脳血管障害による死亡が減った理由は、もちろん精製塩のためではなく、塩分過多をはじめとした日本の「伝統的な」食生活が改善されたことや、高血圧が管理されたことによるとされている。磯博康、疫学・病態・診断 脳卒中の危険因子と罹患・死亡の動向、医学のあゆみ 223巻5号 Page353-357(2007)より引用する。
日本人に脳卒中の多発をもたらした背景としてナトリウムの過剰摂取,カリウム,カルシウムの摂取不足,動物性食品の摂取不足を特徴とする食生活や過重な肉体労働といったわが国の在来型の生活環境があげられる.しかし,1970年代後半からの経済の高度成長期に伴い,食生活の改善,肉体労働の軽減が進み,健診による高血圧者の把握,降圧薬の改良・普及による高血圧管理の向上がみられ, これらが日本人の脳卒中, とくに脳出血の減少につながった。

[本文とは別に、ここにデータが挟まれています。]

--- src/apsc_regs.sv ---
// Page-one amplifier power and short-circuit control registers.
// Assumes a byte register port on clk_i and asynchronous short detector levels.
//
// What this block does
// - Page register, eight bits, resets to zero
// - Headphone short clears power-up when short action is power down, unless kept
// - Speaker short clears power-up unless kept
// - Headphone top bit powers driver, resets off
// - Two-bit common-mode level field, resets 00
// - Short action: limit current or power down
// - Headphone status bit shows live short
// - Speaker top bit powers class-D driver
// - Speaker status bit shows live class-D short
`timescale 1ns/100ps
module apsc_regs
  import apsc_pkg::*;
(
  // Clock, reset, enable
  input  wire logic       clk_i,
  input  wire logic       rst_i,
  input  wire logic       ce_i,
  // Register port
  input  wire apsc_req_t  req_i,
  input  wire logic       req_valid_i,
  output logic [7:0]      rdata_o,
  // Analog detectors and controls
  input  wire logic       hp_short_i,
  input  wire logic       spk_short_i,
  output apsc_drv_t       drv_o,
  output logic [7:0]      page_o
);

  // ---------------------------------------------------------------
  // Detector synchronisers
  // ---------------------------------------------------------------
  logic [1:0] hp_sync_r;
  logic [1:0] spk_sync_r;
  logic [1:0] hp_sync_nxt;
  logic [1:0] spk_sync_nxt;
  logic hp_short;
  logic spk_short;

  always_comb begin
    hp_sync_nxt = {hp_sync_r[0], hp_short_i};
    spk_sync_nxt = {spk_sync_r[0], spk_short_i};
  end

  always_ff @(posedge clk_i or posedge rst_i) begin
    if (rst_i) begin
      hp_sync_r <= 2'h0;
      spk_sync_r <= 2'h0;
    end else if (ce_i) begin
      hp_sync_r <= hp_sync_nxt;
      spk_sync_r <= spk_sync_nxt;
    end
  end

  assign hp_short = hp_sync_r[1];
  assign spk_short = spk_sync_r[1];

  // ---------------------------------------------------------------
  // Decode
  // ---------------------------------------------------------------
  function automatic logic hit(input logic [7:0] page, input logic [7:0] addr,
                               input logic [7:0] off);
    hit = (addr == off) && ((off == APSC_OFF_PAGE) || (page == APSC_PAGE_ONE));
  endfunction

  logic [7:0] page_r;
  logic [7:0] policy_r;
  logic [7:0] hp_r;
  logic [7:0] spk_r;
  logic [7:0] page_nxt;
  logic [7:0] policy_nxt;
  logic [7:0] hp_nxt;
  logic [7:0] spk_nxt;
  logic wr;
  logic rsvd_hit;
  logic [7:0] rsvd_rdata;
  logic [7:0] rdata_r;
  logic [7:0] rdata_nxt;
  logic rsvd_sel_r;
  logic rsvd_sel_nxt;

  assign wr = req_valid_i && req_i.wr;
  assign rsvd_hit = (page_r == APSC_PAGE_ONE) && (req_i.addr >= APSC_OFF_RSVD_LO)
                    && (req_i.addr <= APSC_OFF_RSVD_HI);

  // ---------------------------------------------------------------
  // Register next state
  // ---------------------------------------------------------------
  always_comb begin
    page_nxt = page_r;
    policy_nxt = policy_r;
    hp_nxt = hp_r;
    spk_nxt = spk_r;
    if (wr && hit(page_r, req_i.addr, APSC_OFF_PAGE)) begin
      page_nxt = req_i.wdata;
    end
    if (wr && hit(page_r, req_i.addr, APSC_OFF_POLICY)) begin
      policy_nxt = req_i.wdata;
    end
    if (wr && hit(page_r, req_i.addr, APSC_OFF_HP)) begin
      hp_nxt = (req_i.wdata & APSC_WMASK_HP) | (hp_r & ~APSC_WMASK_HP);
    end
    if (wr && hit(page_r, req_i.addr, APSC_OFF_SPK)) begin
      spk_nxt = (req_i.wdata & APSC_WMASK_SPK) | (spk_r & ~APSC_WMASK_SPK);
    end
    // Short clears win over a host write in the same cycle
    if (hp_short && !policy_r[APSC_POL_HP_KEEP] && hp_r[APSC_HP_PDN_SHORT]) begin
      hp_nxt[APSC_HP_PWR] = 1'b0;
    end
    if (spk_short && !policy_r[APSC_POL_SPK_KEEP]) begin
      spk_nxt[APSC_SPK_PWR] = 1'b0;
    end
    hp_nxt[APSC_HP_STAT] = hp_short;
    spk_nxt[APSC_SPK_STAT] = spk_short;
  end

  always_ff @(posedge clk_i or posedge rst_i) begin
    if (rst_i) begin
      page_r <= APSC_RST_PAGE;
      policy_r <= APSC_RST_POLICY;
      hp_r <= APSC_RST_HP;
      spk_r <= APSC_RST_SPK;
    end else if (ce_i) begin
      page_r <= page_nxt;
      policy_r <= policy_nxt;
      hp_r <= hp_nxt;
      spk_r <= spk_nxt;
    end
  end

  // ---------------------------------------------------------------
  // Reserved locations
  // ---------------------------------------------------------------
  apsc_rsvd_mem u_rsvd (
    .clk_i(clk_i),
    .rst_i(rst_i),
    .ce_i(ce_i),
    .we_i(wr && rsvd_hit),
    .idx_i(5'(req_i.addr - APSC_OFF_RSVD_LO)),
    .wdata_i(req_i.wdata),
    .rdata_o(rsvd_rdata)
  );

  // ---------------------------------------------------------------
  // Read data, one cycle after the request
  // ---------------------------------------------------------------
  always_comb begin
    rdata_nxt = 8'h00;
    rsvd_sel_nxt = 1'b0;
    if (req_valid_i && !req_i.wr) begin
      if (hit(page_r, req_i.addr, APSC_OFF_PAGE)) begin
        rdata_nxt = page_r;
      end else if (hit(page_r, req_i.addr, APSC_OFF_POLICY)) begin
        rdata_nxt = policy_r;
      end else if (hit(page_r, req_i.addr, APSC_OFF_HP)) begin
        rdata_nxt = hp_r;
      end else if (hit(page_r, req_i.addr, APSC_OFF_SPK)) begin
        rdata_nxt = spk_r;
      end else if (rsvd_hit) begin
        rsvd_sel_nxt = 1'b1;
      end
    end
  end

  always_ff @(posedge clk_i or posedge rst_i) begin
    if (rst_i) begin
      rdata_r <= 8'h00;
      rsvd_sel_r <= 1'b0;
    end else if (ce_i) begin
      rdata_r <= rdata_nxt;
      rsvd_sel_r <= rsvd_sel_nxt;
    end
  end

  assign rdata_o = rsvd_sel_r ? rsvd_rdata : rdata_r;

  // ---------------------------------------------------------------
  // Driver controls
  // ---------------------------------------------------------------
  always_comb begin
    drv_o.hp_power = hp_r[APSC_HP_PWR];
    drv_o.hp_cm_level = hp_r[APSC_HP_CM_HI:APSC_HP_CM_LO];
    drv_o.hp_limit = hp_r[APSC_HP_STAT] && !hp_r[APSC_HP_PDN_SHORT];
    drv_o.hp_short_pdn = hp_r[APSC_HP_STAT] && hp_r[APSC_HP_PDN_SHORT];
    drv_o.spk_power = spk_r[APSC_SPK_PWR];
  end

  assign page_o = page_r;
endmodule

とりわけ,脳卒中の最大の危険因子である最大血圧の高値に関しては,男女各年齢層とも1961年から2000年にかけて大きく低下している。2000年の70歳以上の値は男女とも1961年の50〜 59歳の値とほぼ等しい.また,特定集団において長期間継続的に実施されている疫学調査においても,最大血圧値の低下が共通して認められている。

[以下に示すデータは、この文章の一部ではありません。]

$ cat src/hw/latch_if.sv
`timescale 1ns/1ps
`default_nettype none
interface latch_if;
	logic strobe;
	logic [7:0] bus;
	logic [7:0] value;
	modport owner (output strobe, output bus, input value);
	modport latch (input strobe, input bus, output value);
endinterface
`default_nettype wire

$ cat src/hw/strobe_latch.sv
`timescale 1ns/1ps
`default_nettype none
module strobe_latch #(
	parameter logic [7:0] RESET_VALUE = 8'h00
) (
	input wire logic sys_clk,
	input wire logic rst,
	input wire logic clear,
	latch_if.latch lif
);
	enable_latch_pkg::latch_state_e state_reg;
	enable_latch_pkg::latch_state_e state_next;
	logic [7:0] hold_reg;
	logic [7:0] hold_next;

	// ----------------------------------------
	// Transparent while open, hold on fall
	// ----------------------------------------
	always_comb
	begin
		state_next = state_reg;
		hold_next = hold_reg;
		unique case (state_reg)
			enable_latch_pkg::LATCH_OPEN:
			begin
				// Bus on the falling edge is already stale
				if (lif.strobe)
				begin
					hold_next = lif.bus;
				end
				else
				begin
					state_next = enable_latch_pkg::LATCH_HELD;
				end
			end
			enable_latch_pkg::LATCH_HELD:
			begin
				if (lif.strobe)
				begin
					state_next = enable_latch_pkg::LATCH_OPEN;
					hold_next = lif.bus;
				end
			end
			default:
			begin
				state_next = enable_latch_pkg::LATCH_HELD;
			end
		endcase
		// Reset only takes a closed latch
		if (clear && !lif.strobe)
		begin
			hold_next = RESET_VALUE;
		end
	end

	always_ff @(posedge sys_clk or posedge rst)
	begin
		if (rst)
		begin
			state_reg <= enable_latch_pkg::LATCH_HELD;
			hold_reg <= RESET_VALUE;
		end
		else
		begin
			state_reg <= state_next;
			hold_reg <= hold_next;
		end
	end

	assign lif.value = hold_reg;
endmodule
`default_nettype wire

$ cat src/hw/channel_enable_latch_bank.sv
`timescale 1ns/1ps
`default_nettype none
// Overview of operation
// A high driver strobe passes the shared bus into the driver enables.
// A high driver enable turns the channel driver on, low powers it down.
// The driver latch holds the bus value seen as its strobe falls.
// Device reset clears the driver latch, disabling every driver.
// A high self-test strobe passes the shared bus into the self-test enables.
// A low self-test bit puts that tx channel into generation or rx into compare.
// A high self-test bit returns that channel to normal traffic.
// The self-test latch holds the bus value seen as its strobe falls.
// Device reset clears the self-test latch only while it is closed.
// A high receive strobe passes the shared bus into the receive power enables.
// A high receive power bit keeps that receiver on, low powers it down.
// The receive power latch holds the bus value seen as its strobe falls.
// Device reset clears the receive power latch, disabling all receivers.
// Device reset is active low, sampled on the clock, and clears the driver and receive power latches, and the self-test latch only while closed.
// Link fault is asserted low for a channel whose receiver is powered down.
// The bus bit behind each channel enable comes from a writable mapping table.
module channel_enable_latch_bank (
	input wire logic sys_clk,
	input wire logic rst,
	input wire logic device_reset_n,
	input wire logic driver_enable_strobe,
	input wire logic selftest_enable_strobe,
	input wire logic receive_power_strobe,
	input wire logic [7:0] shared_enable_bus,
	input wire logic [3:0] rx_freq_fault,
	input wire logic [3:0] rx_amplitude_fault,
	input wire logic [3:0] rx_density_fault,
	input wire logic [3:0] reg_addr,
	input wire logic [31:0] reg_wdata,
	input wire logic reg_wr,
	input wire logic reg_rd,
	output logic [31:0] reg_rdata,
	output logic [3:0] serial_out_driver,
	output logic [3:0] tx_selftest_run,
	output logic [3:0] rx_selftest_run,
	output logic [3:0] rx_power_on,
	output logic [3:0] link_fault_n
);
	// ----------------------------------------
	// Select one bus bit per channel
	// ----------------------------------------
	function automatic logic [3:0] pick(input logic [7:0] v, input logic [11:0] map);
		logic [3:0] r;
		r = 4'h0;
		for (int i = 0; i < enable_latch_pkg::CH_N; i++)
		begin
			r[i] = v[map[i*enable_latch_pkg::SEL_W +: enable_latch_pkg::SEL_W]];
		end
		return r;
	endfunction

	latch_if drv_if();
	latch_if tst_if();
	latch_if rxp_if();

	logic reset_sample_reg;
	logic reset_sample_next;
	logic [11:0] drv_map_reg;
	logic [11:0] drv_map_next;
	logic [23:0] tst_map_reg;
	logic [23:0] tst_map_next;
	logic [11:0] rxp_map_reg;
	logic [11:0] rxp_map_next;
	logic [31:0] rdata_reg;
	logic [31:0] rdata_next;
	logic [3:0] drv_reg;
	logic [3:0] drv_next;
	logic [3:0] txt_reg;
	logic [3:0] txt_next;
	logic [3:0] rxt_reg;
	logic [3:0] rxt_next;
	logic [3:0] rxp_reg;
	logic [3:0] rxp_next;
	logic [3:0] fault_reg;
	logic [3:0] fault_next;
	logic [3:0] rx_on;

	// ----------------------------------------
	// Latches
	// ----------------------------------------
	// driver strobe path, closed by reset
	assign drv_if.strobe = driver_enable_strobe & ~reset_sample_reg;
	// self-test strobe path, reset waits for close
	assign tst_if.strobe = selftest_enable_strobe;
	// receive strobe path, closed by reset
	assign rxp_if.strobe = receive_power_strobe & ~reset_sample_reg;
	assign drv_if.bus = shared_enable_bus;
	assign tst_if.bus = shared_enable_bus;
	assign rxp_if.bus = shared_enable_bus;

	// reset sampled on clock
	always_comb
	begin
		reset_sample_next = !device_reset_n;
	end

	always_ff @(posedge sys_clk or posedge rst)
	begin
		if (rst)
		begin
			reset_sample_reg <= 1'b0;
		end
		else
		begin
			reset_sample_reg <= reset_sample_next;
		end
	end

	// driver latch
	strobe_latch #(.RESET_VALUE(enable_latch_pkg::DRIVER_RST)) drv_latch (
		.sys_clk(sys_clk),
		.rst(rst),
		.clear(reset_sample_reg),
		.lif(drv_if)
	);

	// self-test latch
	strobe_latch #(.RESET_VALUE(enable_latch_pkg::SELFTEST_RST)) tst_latch (
		.sys_clk(sys_clk),
		.rst(rst),
		.clear(reset_sample_reg),
		.lif(tst_if)
	);

	// receive power latch; cleared even while open
	strobe_latch #(.RESET_VALUE(enable_latch_pkg::RXPOWER_RST)) rxp_latch (
		.sys_clk(sys_clk),
		.rst(rst),
		.clear(reset_sample_reg),
		.lif(rxp_if)
	);

	// ----------------------------------------
	// Channel outputs
	// ----------------------------------------
	always_comb
	begin
		// mapped bit selection
		rx_on = pick(rxp_if.value, rxp_map_reg);
		// driver on when high
		drv_next = pick(drv_if.value, drv_map_reg);
		// low bit runs self-test
		txt_next = ~pick(tst_if.value, tst_map_reg[11:0]);
		rxt_next = ~pick(tst_if.value, tst_map_reg[23:12]);
		// receiver power
		rxp_next = rx_on;
		// four-term fault OR
		fault_next = ~(~rx_on | rx_freq_fault | rx_amplitude_fault | rx_density_fault);
	end

	always_ff @(posedge sys_clk or posedge rst)
	begin
		if (rst)
		begin
			drv_reg <= 4'h0;
			txt_reg <= 4'h0;
			rxt_reg <= 4'h0;
			rxp_reg <= 4'h0;
			fault_reg <= 4'h0;
		end
		else
		begin
			drv_reg <= drv_next;
			txt_reg <= txt_next;
			rxt_reg <= rxt_next;
			rxp_reg <= rxp_next;
			fault_reg <= fault_next;
		end
	end

	assign serial_out_driver = drv_reg;
	assign tx_selftest_run = txt_reg;
	assign rx_selftest_run = rxt_reg;
	assign rx_power_on = rxp_reg;
	assign link_fault_n = fault_reg;

	// ----------------------------------------
	// Register port
	// ----------------------------------------
	always_comb
	begin
		drv_map_next = drv_map_reg;
		tst_map_next = tst_map_reg;
		rxp_map_next = rxp_map_reg;
		rdata_next = 32'h0;
		// mapping tables writable
		if (reg_wr)
		begin
			unique case (reg_addr)
				enable_latch_pkg::ADDR_DRV_MAP: drv_map_next = reg_wdata[11:0];
				enable_latch_pkg::ADDR_TST_MAP: tst_map_next = reg_wdata[23:0];
				enable_latch_pkg::ADDR_RXP_MAP: rxp_map_next = reg_wdata[11:0];
				default: ;
			endcase
		end
		if (reg_rd)
		begin
			unique case (reg_addr)
				enable_latch_pkg::ADDR_DRV_MAP: rdata_next = {20'h0, drv_map_reg};
				enable_latch_pkg::ADDR_TST_MAP: rdata_next = {8'h0, tst_map_reg};
				enable_latch_pkg::ADDR_RXP_MAP: rdata_next = {20'h0, rxp_map_reg};
				enable_latch_pkg::ADDR_DRV_STATE: rdata_next = {24'h0, drv_if.value};
				enable_latch_pkg::ADDR_TST_STATE: rdata_next = {24'h0, tst_if.value};
				enable_latch_pkg::ADDR_RXP_STATE: rdata_next = {24'h0, rxp_if.value};
				enable_latch_pkg::ADDR_FAULT: rdata_next = {28'h0, fault_reg};
				default: rdata_next = 32'h0;
			endcase
		end
	end

	always_ff @(posedge sys_clk or posedge rst)
	begin
		if (rst)
		begin
			drv_map_reg <= enable_latch_pkg::DRV_MAP_RST;
			tst_map_reg <= enable_latch_pkg::TST_MAP_RST;
			rxp_map_reg <= enable_latch_pkg::RXP_MAP_RST;
			rdata_reg <= 32'h0;
		end
		else
		begin
			drv_map_reg <= drv_map_next;
			tst_map_reg <= tst_map_next;
			rxp_map_reg <= rxp_map_next;
			rdata_reg <= rdata_next;
		end
	end

	assign reg_rdata = rdata_reg;
endmodule
`default_nettype wire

私の知る限りにおいて、精製塩と自然塩のどちらかがどちらかより体にいいとか、悪いとかいう医学的な証拠はない。違いは微量のミネラル成分であり、他の食品から摂取できるのであれば、別に塩から摂取しようとしまいとあまり変わらないのであろう。味は異なるので、好みで自然塩を使うのは別に問題ない。しかし、自然塩でも過剰に摂取すれば有害であると考えられる。自然塩が健康に良いという主張には科学的根拠はない。